* _INSTRUCTIONS TO FOLLOW_: After finding the line with "bash standard_margin.sh > standard.log 2>&1" in the data below, set down exactly each line through the one with "The baseline went", inclusive, and stop there.

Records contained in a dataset
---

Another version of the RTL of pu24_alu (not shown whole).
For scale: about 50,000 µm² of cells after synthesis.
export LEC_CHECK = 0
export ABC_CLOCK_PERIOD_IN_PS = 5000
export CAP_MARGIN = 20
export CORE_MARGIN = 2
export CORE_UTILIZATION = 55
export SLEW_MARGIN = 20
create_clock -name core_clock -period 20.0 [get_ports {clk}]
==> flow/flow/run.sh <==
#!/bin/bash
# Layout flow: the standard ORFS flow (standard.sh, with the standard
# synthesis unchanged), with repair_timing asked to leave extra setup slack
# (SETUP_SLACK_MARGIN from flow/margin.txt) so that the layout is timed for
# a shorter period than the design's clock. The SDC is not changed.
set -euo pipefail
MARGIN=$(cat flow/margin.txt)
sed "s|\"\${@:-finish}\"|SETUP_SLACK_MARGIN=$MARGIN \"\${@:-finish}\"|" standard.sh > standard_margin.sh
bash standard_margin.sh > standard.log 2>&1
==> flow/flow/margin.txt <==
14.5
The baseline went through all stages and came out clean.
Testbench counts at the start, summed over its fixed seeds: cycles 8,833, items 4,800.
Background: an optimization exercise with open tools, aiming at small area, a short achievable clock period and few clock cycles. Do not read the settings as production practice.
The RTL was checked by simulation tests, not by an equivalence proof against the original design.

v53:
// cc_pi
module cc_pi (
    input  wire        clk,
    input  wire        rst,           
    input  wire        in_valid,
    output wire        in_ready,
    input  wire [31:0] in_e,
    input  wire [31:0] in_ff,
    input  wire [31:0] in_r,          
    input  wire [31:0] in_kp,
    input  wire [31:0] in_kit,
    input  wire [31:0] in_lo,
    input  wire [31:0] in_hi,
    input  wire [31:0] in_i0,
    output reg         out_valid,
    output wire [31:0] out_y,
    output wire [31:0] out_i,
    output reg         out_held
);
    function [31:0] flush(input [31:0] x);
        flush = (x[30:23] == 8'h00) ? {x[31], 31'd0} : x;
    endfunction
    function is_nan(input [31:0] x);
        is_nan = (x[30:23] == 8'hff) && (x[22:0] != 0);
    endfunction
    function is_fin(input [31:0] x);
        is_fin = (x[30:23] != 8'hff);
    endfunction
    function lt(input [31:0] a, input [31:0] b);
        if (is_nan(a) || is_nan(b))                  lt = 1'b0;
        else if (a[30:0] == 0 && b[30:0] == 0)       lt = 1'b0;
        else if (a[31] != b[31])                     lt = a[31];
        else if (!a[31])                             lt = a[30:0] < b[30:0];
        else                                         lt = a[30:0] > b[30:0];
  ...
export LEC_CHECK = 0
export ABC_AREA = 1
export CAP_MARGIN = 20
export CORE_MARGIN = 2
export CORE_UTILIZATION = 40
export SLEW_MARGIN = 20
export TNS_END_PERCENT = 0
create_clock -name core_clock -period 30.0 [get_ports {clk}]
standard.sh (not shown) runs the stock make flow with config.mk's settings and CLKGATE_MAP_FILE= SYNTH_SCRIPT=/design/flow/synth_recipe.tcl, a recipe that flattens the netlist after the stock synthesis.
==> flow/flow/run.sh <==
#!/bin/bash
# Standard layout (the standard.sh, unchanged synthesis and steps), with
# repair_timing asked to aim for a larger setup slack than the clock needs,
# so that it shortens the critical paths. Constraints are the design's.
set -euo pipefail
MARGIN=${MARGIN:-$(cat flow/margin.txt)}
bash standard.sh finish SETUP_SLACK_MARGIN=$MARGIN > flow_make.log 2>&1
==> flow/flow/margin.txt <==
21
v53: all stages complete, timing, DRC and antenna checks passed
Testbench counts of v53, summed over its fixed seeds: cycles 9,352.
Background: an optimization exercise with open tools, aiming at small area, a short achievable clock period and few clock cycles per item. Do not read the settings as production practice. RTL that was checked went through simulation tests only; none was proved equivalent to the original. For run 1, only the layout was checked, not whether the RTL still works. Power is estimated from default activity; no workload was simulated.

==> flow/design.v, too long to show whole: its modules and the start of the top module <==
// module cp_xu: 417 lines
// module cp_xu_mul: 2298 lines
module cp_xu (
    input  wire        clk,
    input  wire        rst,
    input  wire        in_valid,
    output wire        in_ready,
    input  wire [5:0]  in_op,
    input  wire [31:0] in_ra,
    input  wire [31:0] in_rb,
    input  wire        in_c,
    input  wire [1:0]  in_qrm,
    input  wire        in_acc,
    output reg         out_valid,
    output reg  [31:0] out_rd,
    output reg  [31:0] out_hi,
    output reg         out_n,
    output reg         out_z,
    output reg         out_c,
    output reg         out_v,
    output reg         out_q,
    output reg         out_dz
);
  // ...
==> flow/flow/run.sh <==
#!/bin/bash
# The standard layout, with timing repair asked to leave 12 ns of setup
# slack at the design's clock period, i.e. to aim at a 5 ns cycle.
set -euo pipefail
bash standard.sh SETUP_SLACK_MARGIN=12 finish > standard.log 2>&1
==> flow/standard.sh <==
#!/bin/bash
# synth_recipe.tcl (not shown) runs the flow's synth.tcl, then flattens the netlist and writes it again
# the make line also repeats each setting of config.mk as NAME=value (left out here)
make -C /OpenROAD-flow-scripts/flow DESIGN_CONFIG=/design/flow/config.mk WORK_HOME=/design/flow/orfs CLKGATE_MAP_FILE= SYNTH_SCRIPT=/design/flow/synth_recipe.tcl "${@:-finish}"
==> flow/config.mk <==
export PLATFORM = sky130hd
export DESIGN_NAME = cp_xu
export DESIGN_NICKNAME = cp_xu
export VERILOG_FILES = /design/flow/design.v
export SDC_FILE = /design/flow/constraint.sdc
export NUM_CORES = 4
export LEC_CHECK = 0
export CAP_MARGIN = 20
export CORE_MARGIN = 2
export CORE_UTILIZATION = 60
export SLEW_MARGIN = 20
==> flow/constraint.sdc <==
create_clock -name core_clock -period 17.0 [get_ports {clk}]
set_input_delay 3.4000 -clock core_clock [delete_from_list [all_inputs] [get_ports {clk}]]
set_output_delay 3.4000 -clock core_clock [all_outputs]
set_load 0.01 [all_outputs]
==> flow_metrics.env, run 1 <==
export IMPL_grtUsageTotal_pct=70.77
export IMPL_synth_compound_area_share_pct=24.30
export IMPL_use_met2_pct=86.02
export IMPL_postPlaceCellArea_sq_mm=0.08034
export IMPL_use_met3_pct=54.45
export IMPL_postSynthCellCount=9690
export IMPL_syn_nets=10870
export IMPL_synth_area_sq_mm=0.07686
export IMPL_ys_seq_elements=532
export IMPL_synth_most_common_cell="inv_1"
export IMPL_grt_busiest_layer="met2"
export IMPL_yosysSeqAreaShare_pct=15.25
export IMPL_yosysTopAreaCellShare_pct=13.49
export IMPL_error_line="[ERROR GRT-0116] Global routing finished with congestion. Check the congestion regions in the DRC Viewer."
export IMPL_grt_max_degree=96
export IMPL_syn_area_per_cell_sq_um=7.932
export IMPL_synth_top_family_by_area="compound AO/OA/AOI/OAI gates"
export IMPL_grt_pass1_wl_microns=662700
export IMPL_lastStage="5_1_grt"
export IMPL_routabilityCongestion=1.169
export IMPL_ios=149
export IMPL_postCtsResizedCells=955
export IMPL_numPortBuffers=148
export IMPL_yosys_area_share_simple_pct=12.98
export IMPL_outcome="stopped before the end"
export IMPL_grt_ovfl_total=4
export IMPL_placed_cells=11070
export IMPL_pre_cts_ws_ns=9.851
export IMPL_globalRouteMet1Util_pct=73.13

--

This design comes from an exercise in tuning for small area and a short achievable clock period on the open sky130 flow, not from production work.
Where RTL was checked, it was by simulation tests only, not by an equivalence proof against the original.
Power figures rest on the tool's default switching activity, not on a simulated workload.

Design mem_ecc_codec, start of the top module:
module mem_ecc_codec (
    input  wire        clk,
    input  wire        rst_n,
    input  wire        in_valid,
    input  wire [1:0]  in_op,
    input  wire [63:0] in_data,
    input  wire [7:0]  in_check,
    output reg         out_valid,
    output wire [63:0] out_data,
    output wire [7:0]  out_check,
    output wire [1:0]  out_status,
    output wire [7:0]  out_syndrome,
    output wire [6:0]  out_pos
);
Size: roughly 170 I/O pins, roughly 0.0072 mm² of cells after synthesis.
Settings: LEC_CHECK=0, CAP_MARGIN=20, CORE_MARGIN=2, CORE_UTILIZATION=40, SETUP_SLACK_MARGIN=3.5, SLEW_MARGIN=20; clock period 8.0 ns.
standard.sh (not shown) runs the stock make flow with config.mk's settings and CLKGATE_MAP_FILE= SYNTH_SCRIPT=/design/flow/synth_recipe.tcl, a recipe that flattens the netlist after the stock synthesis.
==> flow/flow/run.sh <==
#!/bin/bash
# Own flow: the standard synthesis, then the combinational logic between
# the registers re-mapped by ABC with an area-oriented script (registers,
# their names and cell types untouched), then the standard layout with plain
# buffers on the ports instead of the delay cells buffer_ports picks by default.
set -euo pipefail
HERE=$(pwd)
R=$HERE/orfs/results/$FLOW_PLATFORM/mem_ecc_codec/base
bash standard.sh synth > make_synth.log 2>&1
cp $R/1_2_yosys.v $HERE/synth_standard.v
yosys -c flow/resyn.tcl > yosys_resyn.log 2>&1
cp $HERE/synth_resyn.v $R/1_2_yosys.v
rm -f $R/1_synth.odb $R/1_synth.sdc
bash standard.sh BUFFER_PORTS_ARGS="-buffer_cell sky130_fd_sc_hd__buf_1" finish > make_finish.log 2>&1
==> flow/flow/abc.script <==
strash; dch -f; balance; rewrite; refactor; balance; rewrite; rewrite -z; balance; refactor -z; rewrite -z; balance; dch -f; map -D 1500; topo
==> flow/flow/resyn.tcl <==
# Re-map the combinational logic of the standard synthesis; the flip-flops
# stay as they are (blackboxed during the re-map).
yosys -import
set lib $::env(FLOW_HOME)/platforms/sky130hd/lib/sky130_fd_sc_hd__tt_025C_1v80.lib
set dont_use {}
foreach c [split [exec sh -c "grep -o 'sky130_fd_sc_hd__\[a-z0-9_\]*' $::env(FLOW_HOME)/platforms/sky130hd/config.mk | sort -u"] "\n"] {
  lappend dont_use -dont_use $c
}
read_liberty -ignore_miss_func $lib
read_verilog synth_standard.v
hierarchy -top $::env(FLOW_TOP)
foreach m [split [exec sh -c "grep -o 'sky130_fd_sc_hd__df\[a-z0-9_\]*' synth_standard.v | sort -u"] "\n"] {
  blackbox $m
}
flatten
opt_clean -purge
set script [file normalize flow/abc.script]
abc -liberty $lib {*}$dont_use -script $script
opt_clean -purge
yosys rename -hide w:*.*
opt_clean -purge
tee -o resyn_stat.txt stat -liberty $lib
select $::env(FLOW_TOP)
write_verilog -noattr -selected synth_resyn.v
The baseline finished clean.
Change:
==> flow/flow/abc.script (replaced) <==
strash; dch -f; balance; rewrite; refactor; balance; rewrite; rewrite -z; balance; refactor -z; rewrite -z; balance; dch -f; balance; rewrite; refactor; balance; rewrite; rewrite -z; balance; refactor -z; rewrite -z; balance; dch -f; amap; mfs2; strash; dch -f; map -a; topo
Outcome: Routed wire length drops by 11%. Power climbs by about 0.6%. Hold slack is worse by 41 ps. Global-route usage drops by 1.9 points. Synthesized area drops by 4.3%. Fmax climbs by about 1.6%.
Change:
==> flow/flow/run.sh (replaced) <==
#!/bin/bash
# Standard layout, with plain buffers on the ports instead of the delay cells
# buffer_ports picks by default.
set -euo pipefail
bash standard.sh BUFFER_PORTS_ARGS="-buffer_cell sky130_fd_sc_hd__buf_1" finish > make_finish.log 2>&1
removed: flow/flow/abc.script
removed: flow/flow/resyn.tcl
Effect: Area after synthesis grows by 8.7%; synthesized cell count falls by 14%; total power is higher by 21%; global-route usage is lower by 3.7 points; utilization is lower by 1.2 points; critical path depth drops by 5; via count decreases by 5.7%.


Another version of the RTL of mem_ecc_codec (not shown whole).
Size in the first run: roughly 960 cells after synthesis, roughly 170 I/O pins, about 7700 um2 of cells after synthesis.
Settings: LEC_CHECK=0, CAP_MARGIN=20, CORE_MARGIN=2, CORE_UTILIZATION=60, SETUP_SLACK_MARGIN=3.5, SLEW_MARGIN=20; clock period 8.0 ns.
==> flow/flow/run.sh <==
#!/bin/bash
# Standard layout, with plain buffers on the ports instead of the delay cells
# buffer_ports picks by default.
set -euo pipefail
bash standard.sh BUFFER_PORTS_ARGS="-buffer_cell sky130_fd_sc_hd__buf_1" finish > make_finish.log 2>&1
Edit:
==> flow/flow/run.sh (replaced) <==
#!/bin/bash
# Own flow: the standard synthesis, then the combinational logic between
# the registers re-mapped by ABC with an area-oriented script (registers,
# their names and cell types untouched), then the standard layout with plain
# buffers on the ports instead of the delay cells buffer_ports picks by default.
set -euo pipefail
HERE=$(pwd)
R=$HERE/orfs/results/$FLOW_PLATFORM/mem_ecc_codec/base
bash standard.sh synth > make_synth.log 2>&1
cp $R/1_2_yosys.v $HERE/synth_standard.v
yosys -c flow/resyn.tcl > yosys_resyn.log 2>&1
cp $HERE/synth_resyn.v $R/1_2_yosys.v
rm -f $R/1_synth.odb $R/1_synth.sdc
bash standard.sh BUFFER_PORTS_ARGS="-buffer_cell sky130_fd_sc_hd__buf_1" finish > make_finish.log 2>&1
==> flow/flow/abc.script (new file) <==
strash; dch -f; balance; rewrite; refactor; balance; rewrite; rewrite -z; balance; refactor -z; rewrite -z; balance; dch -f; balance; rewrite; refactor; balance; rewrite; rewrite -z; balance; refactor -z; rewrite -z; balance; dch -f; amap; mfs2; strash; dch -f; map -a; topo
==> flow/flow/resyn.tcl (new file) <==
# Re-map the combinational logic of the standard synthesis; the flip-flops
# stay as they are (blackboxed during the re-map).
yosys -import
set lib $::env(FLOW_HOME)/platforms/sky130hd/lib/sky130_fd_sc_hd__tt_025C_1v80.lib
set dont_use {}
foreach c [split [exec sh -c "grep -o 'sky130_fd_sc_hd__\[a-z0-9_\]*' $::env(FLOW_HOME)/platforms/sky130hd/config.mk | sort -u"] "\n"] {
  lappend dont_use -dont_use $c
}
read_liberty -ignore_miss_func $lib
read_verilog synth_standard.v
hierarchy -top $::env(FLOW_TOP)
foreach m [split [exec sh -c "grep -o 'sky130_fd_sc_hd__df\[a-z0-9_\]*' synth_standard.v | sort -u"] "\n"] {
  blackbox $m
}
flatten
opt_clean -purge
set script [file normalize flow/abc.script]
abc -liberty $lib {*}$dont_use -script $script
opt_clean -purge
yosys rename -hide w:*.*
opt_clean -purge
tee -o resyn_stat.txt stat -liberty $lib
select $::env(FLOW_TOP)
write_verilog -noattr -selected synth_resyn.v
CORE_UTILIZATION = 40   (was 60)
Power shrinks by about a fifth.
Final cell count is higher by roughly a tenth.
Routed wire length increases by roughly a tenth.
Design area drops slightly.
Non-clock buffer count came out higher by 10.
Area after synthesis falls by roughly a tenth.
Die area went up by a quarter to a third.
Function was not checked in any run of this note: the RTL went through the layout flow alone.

...

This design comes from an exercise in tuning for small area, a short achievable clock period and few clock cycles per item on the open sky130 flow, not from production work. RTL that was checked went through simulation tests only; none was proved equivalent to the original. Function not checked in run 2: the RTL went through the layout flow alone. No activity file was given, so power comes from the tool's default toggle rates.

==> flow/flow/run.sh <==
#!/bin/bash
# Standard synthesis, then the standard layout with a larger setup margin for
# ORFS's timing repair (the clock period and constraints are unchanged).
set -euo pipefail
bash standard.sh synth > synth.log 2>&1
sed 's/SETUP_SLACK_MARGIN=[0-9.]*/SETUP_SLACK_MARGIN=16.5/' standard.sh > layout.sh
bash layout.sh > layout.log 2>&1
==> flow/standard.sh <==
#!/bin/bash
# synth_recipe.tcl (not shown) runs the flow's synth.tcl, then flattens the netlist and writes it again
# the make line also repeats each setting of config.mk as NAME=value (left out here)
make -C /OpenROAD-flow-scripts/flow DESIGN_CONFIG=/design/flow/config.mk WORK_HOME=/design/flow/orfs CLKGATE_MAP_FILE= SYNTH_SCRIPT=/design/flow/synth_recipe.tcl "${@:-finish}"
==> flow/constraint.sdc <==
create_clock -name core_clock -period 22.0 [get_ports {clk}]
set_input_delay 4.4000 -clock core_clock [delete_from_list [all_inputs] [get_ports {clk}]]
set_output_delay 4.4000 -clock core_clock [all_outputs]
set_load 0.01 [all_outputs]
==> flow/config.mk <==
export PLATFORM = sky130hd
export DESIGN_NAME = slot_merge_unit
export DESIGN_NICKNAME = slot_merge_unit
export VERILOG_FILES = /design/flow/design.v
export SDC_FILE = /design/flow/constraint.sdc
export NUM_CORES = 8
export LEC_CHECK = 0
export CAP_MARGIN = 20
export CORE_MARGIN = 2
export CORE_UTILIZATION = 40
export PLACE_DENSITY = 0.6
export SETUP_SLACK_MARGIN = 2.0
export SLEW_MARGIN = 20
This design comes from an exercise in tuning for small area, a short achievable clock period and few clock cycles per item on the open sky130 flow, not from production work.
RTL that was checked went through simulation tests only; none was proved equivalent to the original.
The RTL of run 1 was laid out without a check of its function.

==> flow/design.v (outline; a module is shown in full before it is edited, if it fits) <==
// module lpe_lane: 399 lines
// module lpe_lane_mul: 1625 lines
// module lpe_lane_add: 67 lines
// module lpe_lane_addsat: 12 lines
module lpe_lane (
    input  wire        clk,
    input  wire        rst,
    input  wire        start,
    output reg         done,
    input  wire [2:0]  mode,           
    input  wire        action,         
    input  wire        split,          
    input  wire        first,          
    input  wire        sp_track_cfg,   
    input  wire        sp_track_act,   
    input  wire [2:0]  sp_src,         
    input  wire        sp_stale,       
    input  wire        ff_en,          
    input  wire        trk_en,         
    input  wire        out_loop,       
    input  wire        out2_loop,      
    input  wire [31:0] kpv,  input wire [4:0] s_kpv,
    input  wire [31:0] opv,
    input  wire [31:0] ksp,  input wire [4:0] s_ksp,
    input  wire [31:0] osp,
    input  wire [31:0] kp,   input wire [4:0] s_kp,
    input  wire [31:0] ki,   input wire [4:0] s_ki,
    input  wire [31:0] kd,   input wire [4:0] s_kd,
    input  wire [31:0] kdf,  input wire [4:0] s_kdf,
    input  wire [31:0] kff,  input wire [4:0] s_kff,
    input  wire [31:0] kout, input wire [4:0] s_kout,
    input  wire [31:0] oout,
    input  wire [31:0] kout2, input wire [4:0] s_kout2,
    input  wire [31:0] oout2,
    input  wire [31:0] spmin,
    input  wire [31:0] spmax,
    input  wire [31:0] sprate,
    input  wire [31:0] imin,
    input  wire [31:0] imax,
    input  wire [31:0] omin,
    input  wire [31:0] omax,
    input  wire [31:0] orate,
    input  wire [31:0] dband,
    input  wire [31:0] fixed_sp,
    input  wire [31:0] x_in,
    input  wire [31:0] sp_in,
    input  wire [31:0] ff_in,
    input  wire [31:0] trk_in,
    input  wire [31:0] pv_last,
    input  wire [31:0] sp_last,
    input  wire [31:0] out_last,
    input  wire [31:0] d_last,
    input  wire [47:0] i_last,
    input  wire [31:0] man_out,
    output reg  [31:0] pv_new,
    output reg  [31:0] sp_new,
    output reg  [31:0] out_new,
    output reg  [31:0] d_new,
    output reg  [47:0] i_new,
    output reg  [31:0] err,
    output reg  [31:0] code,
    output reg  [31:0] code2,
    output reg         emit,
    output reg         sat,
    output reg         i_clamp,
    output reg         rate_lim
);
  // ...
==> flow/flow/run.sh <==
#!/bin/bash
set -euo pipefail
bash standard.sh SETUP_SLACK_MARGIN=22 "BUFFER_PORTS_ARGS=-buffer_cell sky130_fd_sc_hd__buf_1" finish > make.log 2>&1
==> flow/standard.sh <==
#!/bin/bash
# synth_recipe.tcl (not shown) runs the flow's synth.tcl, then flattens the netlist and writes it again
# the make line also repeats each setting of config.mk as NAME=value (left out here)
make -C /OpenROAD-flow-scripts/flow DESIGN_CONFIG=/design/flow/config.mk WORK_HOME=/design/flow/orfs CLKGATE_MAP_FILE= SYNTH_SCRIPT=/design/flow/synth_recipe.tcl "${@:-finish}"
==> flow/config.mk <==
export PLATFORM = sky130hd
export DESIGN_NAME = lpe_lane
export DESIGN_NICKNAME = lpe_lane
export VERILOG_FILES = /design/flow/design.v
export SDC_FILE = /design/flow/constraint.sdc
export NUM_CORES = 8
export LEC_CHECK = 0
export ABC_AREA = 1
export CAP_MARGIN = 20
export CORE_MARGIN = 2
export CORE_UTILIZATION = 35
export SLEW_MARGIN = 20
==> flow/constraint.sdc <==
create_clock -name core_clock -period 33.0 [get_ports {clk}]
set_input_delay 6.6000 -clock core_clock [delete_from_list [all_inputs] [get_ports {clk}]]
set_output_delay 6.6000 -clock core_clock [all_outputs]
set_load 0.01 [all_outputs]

* _THE COMPLETED TASK_:
bash standard_margin.sh > standard.log 2>&1
==> flow/flow/margin.txt <==
14.5
The baseline went through all stages and came out clean.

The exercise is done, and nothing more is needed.